Actually looking at two objects, one nearer and one farther than the fixation point. The brain interprets the shifts in the image of the objects as evidence of them being nearer or farther than fixation.
Standard stereogram, each eye gets a separate image. As before, the brain interprets the shifts in the image of the objects between the two retinas as evidence of them being nearer or farther than fixation.
Single image stereogram, two shifted copies of each object, the brain again interprets the shifts in the image of the objects between the two retinas as evidence of them being nearer or farther than fixation. BUT: How do you hide the two images?

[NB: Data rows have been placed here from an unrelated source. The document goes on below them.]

$ cat src/shared/sarcr_map.vh
// Constants of the converter control and serial readout block.
`ifndef SARCR_MAP_VH
`define SARCR_MAP_VH

// ----------------------------------------------------------------
// Timing
// ----------------------------------------------------------------
`define SARCR_CLK_PERIOD_NS 4
`define SARCR_OSC_PERIOD_NS 250
`define SARCR_CONV_MAX_NS 3700
`define SARCR_OSC_CYCLES ((`SARCR_OSC_PERIOD_NS + `SARCR_CLK_PERIOD_NS - 1) / `SARCR_CLK_PERIOD_NS)
`define SARCR_OSC_LAST 6'h3E
`define SARCR_CONV_MAX_CYCLES (`SARCR_CONV_MAX_NS / `SARCR_CLK_PERIOD_NS)

// ----------------------------------------------------------------
// Result format
// ----------------------------------------------------------------
`define SARCR_RES_BITS 10
`define SARCR_SUB_BITS 2
`define SARCR_WORD_BITS 12
`define SARCR_LAST_BIT 4'hB
`define SARCR_MSB_POS 11
`define SARCR_FIRST_TRIAL 12'h800
`define SARCR_FIFO_DEPTH 8
`define SARCR_FIFO_AW 3

// ----------------------------------------------------------------
// Reset values
// ----------------------------------------------------------------
`define SARCR_RST_WORD 12'h000
`define SARCR_RST_CNT 4'h0
`define SARCR_RST_TICK 6'h00

`endif
$ cat src/design/sarcr_fifo.v
// Result FIFO with valid and ready on both sides.
`default_nettype none

module sarcr_fifo #(
   parameter W = 12,
   parameter DEPTH = 8,
   parameter AW = 3
) (
   // Clock and reset
   input wire clk_i,
   input wire nrst_i,
   // Discards all stored words
   input wire flush_i,
   // Write side
   input wire in_valid_i,
   output wire in_ready_o,
   input wire [W-1:0] in_data_i,
   // Read side
   output wire out_valid_o,
   input wire out_ready_i,
   output wire [W-1:0] out_data_o
);

   reg [W-1:0] mem [0:DEPTH-1];
   reg [AW:0] wr_ff;
   reg [AW:0] rd_ff;
   wire push;
   wire pop;

   // Pointers carry one extra bit so full and empty stay distinct.
   assign in_ready_o = (wr_ff[AW-1:0] != rd_ff[AW-1:0]) || (wr_ff[AW] == rd_ff[AW]);
   assign out_valid_o = (wr_ff != rd_ff);
   assign push = in_valid_i && in_ready_o;
   assign pop = out_valid_o && out_ready_i;
   assign out_data_o = mem[rd_ff[AW-1:0]];

   always @(posedge clk_i) begin
      if (push) begin
         mem[wr_ff[AW-1:0]] <= in_data_i;
      end
   end

   always @(posedge clk_i) begin
      if (!nrst_i || flush_i) begin
         wr_ff <= {(AW+1){1'b0}};
         rd_ff <= {(AW+1){1'b0}};
      end else begin
         if (push) begin
            wr_ff <= wr_ff + {{AW{1'b0}}, 1'b1};
         end
         if (pop) begin
            rd_ff <= rd_ff + {{AW{1'b0}}, 1'b1};
         end
      end
   end

endmodule

`default_nettype wire

$ cat src/design/sarcr_sync.v
// Two flip-flop synchroniser for inputs that arrive from outside the clock domain.
`default_nettype none

module sarcr_sync #(
   parameter W = 1
) (
   // Clock and reset
   input wire clk_i,
   input wire nrst_i,
   // Asynchronous input and its synchronised copy
   input wire [W-1:0] async_i,
   output wire [W-1:0] sync_o
);

   reg [W-1:0] meta_ff;
   reg [W-1:0] sync_ff;

   always @(posedge clk_i) begin
      if (!nrst_i) begin
         meta_ff <= {W{1'b0}};
         sync_ff <= {W{1'b0}};
      end else begin
         meta_ff <= async_i;
         sync_ff <= meta_ff;
      end
   end

   assign sync_o = sync_ff;

endmodule

`default_nettype wire

$ cat src/design/sarcr_top.v
// Conversion control, successive approximation and serial readout of the converter.
//
// Behaviour
// - Start rising: wake, data low, track.
// - Start falling: sample, hold, begin conversion.
// - Within 3.7 us: done, shutdown, MSB out.
// - Start low: stay in automatic shutdown.
// - Single-ended: same pattern picks second channel.
// - Incomplete readout at rising: second mode next.
// - Unipolar binary, bipolar two's complement.
// - Ten result bits MSB first, two sub-bits.
// - Data changes on falling serial clock.
// - After last sub-bit, output goes high-impedance.
// - Conversion paced by internal 4 MHz oscillator.
// - Serial clock from zero up to 8 MHz.
`include "sarcr_map.vh"
`default_nettype none

module sarcr_top #(
   parameter DIFFERENTIAL = 1
) (
   // Clock and reset
   input wire clk_i,
   input wire nrst_i,
   // Host pins
   input wire conversion_start_pin_i,
   input wire sclk_i,
   output wire dout_o,
   output wire dout_oe_o,
   // Analog front end
   input wire comparator_i,
   output wire [`SARCR_WORD_BITS-1:0] dac_code_o,
   output wire track_o,
   output wire hold_o,
   output wire shutdown_o,
   output wire second_channel_o,
   output wire bipolar_o
);

   // ----------------------------------------------------------------
   // States
   // ----------------------------------------------------------------
   localparam [3:0] ST_SHUT = 4'h1;
   localparam [3:0] ST_TRACK = 4'h2;
   localparam [3:0] ST_CONV = 4'h4;
   localparam [3:0] ST_PUSH = 4'h8;
   // The oscillator period is rounded up to whole clocks, so trials run slow, never fast.
   localparam [5:0] OSC_LAST = `SARCR_OSC_LAST;

   // ----------------------------------------------------------------
   // Declarations
   // ----------------------------------------------------------------
   wire [1:0] pins_sync;
   wire start_s;
   wire sclk_s;
   reg start_prev_ff;
   reg sclk_prev_ff;
   wire start_rise;
   wire start_fall;
   wire sclk_fall;
   reg [3:0] state_ff;
   reg [3:0] nxt_state;
   reg [5:0] tick_cnt_ff;
   wire osc_tick;
   reg [`SARCR_WORD_BITS-1:0] sar_ff;
   reg [`SARCR_WORD_BITS-1:0] nxt_sar;
   reg [`SARCR_WORD_BITS-1:0] mask_ff;
   reg [`SARCR_WORD_BITS-1:0] nxt_mask;
   reg second_ff;
   reg nxt_second;
   reg done_ff;
   reg drive_ff;
   reg active_ff;
   reg [`SARCR_WORD_BITS-1:0] shift_ff;
   reg [3:0] bit_cnt_ff;
   wire [`SARCR_WORD_BITS-1:0] result;
   wire push_valid;
   wire push_ready;
   wire pop_valid;
   wire pop_ready;
   wire [`SARCR_WORD_BITS-1:0] pop_data;

   // ----------------------------------------------------------------
   // Pin synchronisers and edge detection
   // ----------------------------------------------------------------
   sarcr_sync #(
      .W(2)
   ) u_sync (
      .clk_i(clk_i),
      .nrst_i(nrst_i),
      .async_i({conversion_start_pin_i, sclk_i}),
      .sync_o(pins_sync)
   );

   assign start_s = pins_sync[1];
   assign sclk_s = pins_sync[0];
   // Both pins pass two flops; a serial clock level must last one full clock to count.
   // Edge registers reset to the idle pin levels, so no false edge follows reset.

   always @(posedge clk_i) begin
      if (!nrst_i) begin
         start_prev_ff <= 1'b0;
         sclk_prev_ff <= 1'b0;
      end else begin
         start_prev_ff <= start_s;
         sclk_prev_ff <= sclk_s;
      end
   end

   assign start_rise = start_s && !start_prev_ff;
   assign start_fall = !start_s && start_prev_ff;
   // Edges are found by sampling, so any serial clock up to the sampling limit works.
   // full clock range
   assign sclk_fall = !sclk_s && sclk_prev_ff;

   // ----------------------------------------------------------------
   // Internal oscillator
   // ----------------------------------------------------------------
   // internal conversion clock
   // The counter only runs while converting, so shutdown keeps it still.
   always @(posedge clk_i) begin
      if (!nrst_i || state_ff != ST_CONV) begin
         tick_cnt_ff <= `SARCR_RST_TICK;
      end else if (tick_cnt_ff == OSC_LAST) begin
         tick_cnt_ff <= `SARCR_RST_TICK;
      end else begin
         tick_cnt_ff <= tick_cnt_ff + 6'h01;
      end
   end

   assign osc_tick = (state_ff == ST_CONV) && (tick_cnt_ff == OSC_LAST);

   // ----------------------------------------------------------------
   // Conversion control
   // ----------------------------------------------------------------
   always @* begin
      nxt_state = state_ff;
      nxt_sar = sar_ff;
      nxt_mask = mask_ff;
      nxt_second = second_ff;
      case (state_ff)
         ST_SHUT: begin
            if (start_rise) begin
               nxt_state = ST_TRACK;
            end
         end
         ST_TRACK: begin
            if (start_fall) begin
               nxt_state = ST_CONV;
               nxt_sar = `SARCR_FIRST_TRIAL;
               nxt_mask = `SARCR_FIRST_TRIAL;
            end
         end
         ST_CONV: begin
            // One trial per oscillator period; twelve trials end well inside 3.7 us.
            if (osc_tick) begin
               if (!comparator_i) begin
                  nxt_sar = sar_ff & ~mask_ff;
               end
               nxt_mask = mask_ff >> 1;
               nxt_sar = nxt_sar | (mask_ff >> 1);
               if (mask_ff[0]) begin
                  nxt_state = ST_PUSH;
               end
            end
         end
         ST_PUSH: begin
            // The buffer was flushed at the rising edge, so it has room here.
            // finish and shut down
            if (push_ready) begin
               nxt_state = ST_SHUT;
            end
         end
         default: begin
            nxt_state = ST_SHUT;
         end
      endcase
      // A rising start edge always restarts acquisition, whatever was in progress.
      if (start_rise) begin
         nxt_state = ST_TRACK;
         nxt_second = !done_ff;
      end
   end

   always @(posedge clk_i) begin
      if (!nrst_i) begin
         state_ff <= ST_SHUT;
         sar_ff <= `SARCR_RST_WORD;
         mask_ff <= `SARCR_RST_WORD;
         second_ff <= 1'b0;
      end else begin
         state_ff <= nxt_state;
         sar_ff <= nxt_sar;
         mask_ff <= nxt_mask;
         second_ff <= nxt_second;
      end
   end

   // Single-ended parts never flip, so they always send straight binary.
   // two's complement flips MSB
   assign result = (DIFFERENTIAL != 0 && second_ff) ?
      {~sar_ff[`SARCR_MSB_POS], sar_ff[`SARCR_MSB_POS-1:0]} : sar_ff;
   assign push_valid = (state_ff == ST_PUSH);

   // ----------------------------------------------------------------
   // Front-end outputs
   // ----------------------------------------------------------------
   assign dac_code_o = sar_ff;
   assign track_o = (state_ff == ST_TRACK);
   assign hold_o = (state_ff == ST_CONV);
   assign shutdown_o = (state_ff == ST_SHUT);
   assign second_channel_o = (DIFFERENTIAL == 0) && second_ff;
   assign bipolar_o = (DIFFERENTIAL != 0) && second_ff;

   // ----------------------------------------------------------------
   // Result buffer
   // ----------------------------------------------------------------
   // Stale words are dropped when a new acquisition starts.
   sarcr_fifo #(
      .W(`SARCR_WORD_BITS),
      .DEPTH(`SARCR_FIFO_DEPTH),
      .AW(`SARCR_FIFO_AW)
   ) u_fifo (
      .clk_i(clk_i),
      .nrst_i(nrst_i),
      .flush_i(start_rise),
      .in_valid_i(push_valid),
      .in_ready_o(push_ready),
      .in_data_i(result),
      .out_valid_o(pop_valid),
      .out_ready_i(pop_ready),
      .out_data_o(pop_data)
   );

   // A word is loaded only between readouts, so a shift never mixes two results.
   assign pop_ready = drive_ff && !active_ff && !start_rise;

   // ----------------------------------------------------------------
   // Serial readout
   // ----------------------------------------------------------------
   always @(posedge clk_i) begin
      if (!nrst_i) begin
         drive_ff <= 1'b0;
         active_ff <= 1'b0;
         done_ff <= 1'b1;
         shift_ff <= `SARCR_RST_WORD;
         bit_cnt_ff <= `SARCR_RST_CNT;
      end else if (start_rise) begin
         drive_ff <= 1'b1;
         active_ff <= 1'b0;
         shift_ff <= `SARCR_RST_WORD;
         bit_cnt_ff <= `SARCR_RST_CNT;
      end else if (pop_valid && pop_ready) begin
         active_ff <= 1'b1;
         shift_ff <= pop_data;
         bit_cnt_ff <= `SARCR_RST_CNT;
      end else if (sclk_fall && active_ff && state_ff != ST_CONV) begin
         if (bit_cnt_ff == `SARCR_LAST_BIT) begin
            drive_ff <= 1'b0;
            active_ff <= 1'b0;
            done_ff <= 1'b1;
            shift_ff <= `SARCR_RST_WORD;
         end else begin
            shift_ff <= {shift_ff[`SARCR_MSB_POS-1:0], 1'b0};
            bit_cnt_ff <= bit_cnt_ff + 4'h1;
         end
      end else if (start_fall) begin
         // A started conversion counts as unread until all bits leave.
         done_ff <= 1'b0;
      end
   end

   // ----------------------------------------------------------------
   // Serial output pin
   // ----------------------------------------------------------------
   assign dout_o = shift_ff[`SARCR_MSB_POS];
   assign dout_oe_o = drive_ff;

endmodule

`default_nettype wire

Very crudely: use random-dot stereograms. You can’t see the objects unless they are binocularly fused, thus hiding the two pictures. At each place in the single image, you have two overlaid (transparent or alternating) random dot stereograms with different horizontal shifts. The brain uses the shift that produces the best match to estiamte distance. Why does it take time to see these images? Because in normal conditions there are false binocular matches everywhere, and the visual system ignores them unless there is confirmatory data. Initially all the little random dot stereogram patches are filtered out. Once a few manage to break through at once and give the sense of a colinera contour, this reinforces the depth sense from the random dot stereograms and the entire picture snaps into focus.
Tricks for viewing: Most autostereograms are designed for wall-eyed (diverging) viewing. Need to focus (converge) on a point behind the image plane. People with stereo vision deficits can’t fuse random-dot stereograms, including magic eye (between 1 and 5 percent of population, give or take). -> Use bright lighting: causes pupil to constrict, decreases conflicting information due to blur and depth-of-focus. -> Try to look behind the image. Look at your reflection if on glossy paper (which optically will appear twice as far away). Hold up to your nose and slowly pull away. Look at an object behind the image plane (opposite if autostereogram designed for crossed viewing).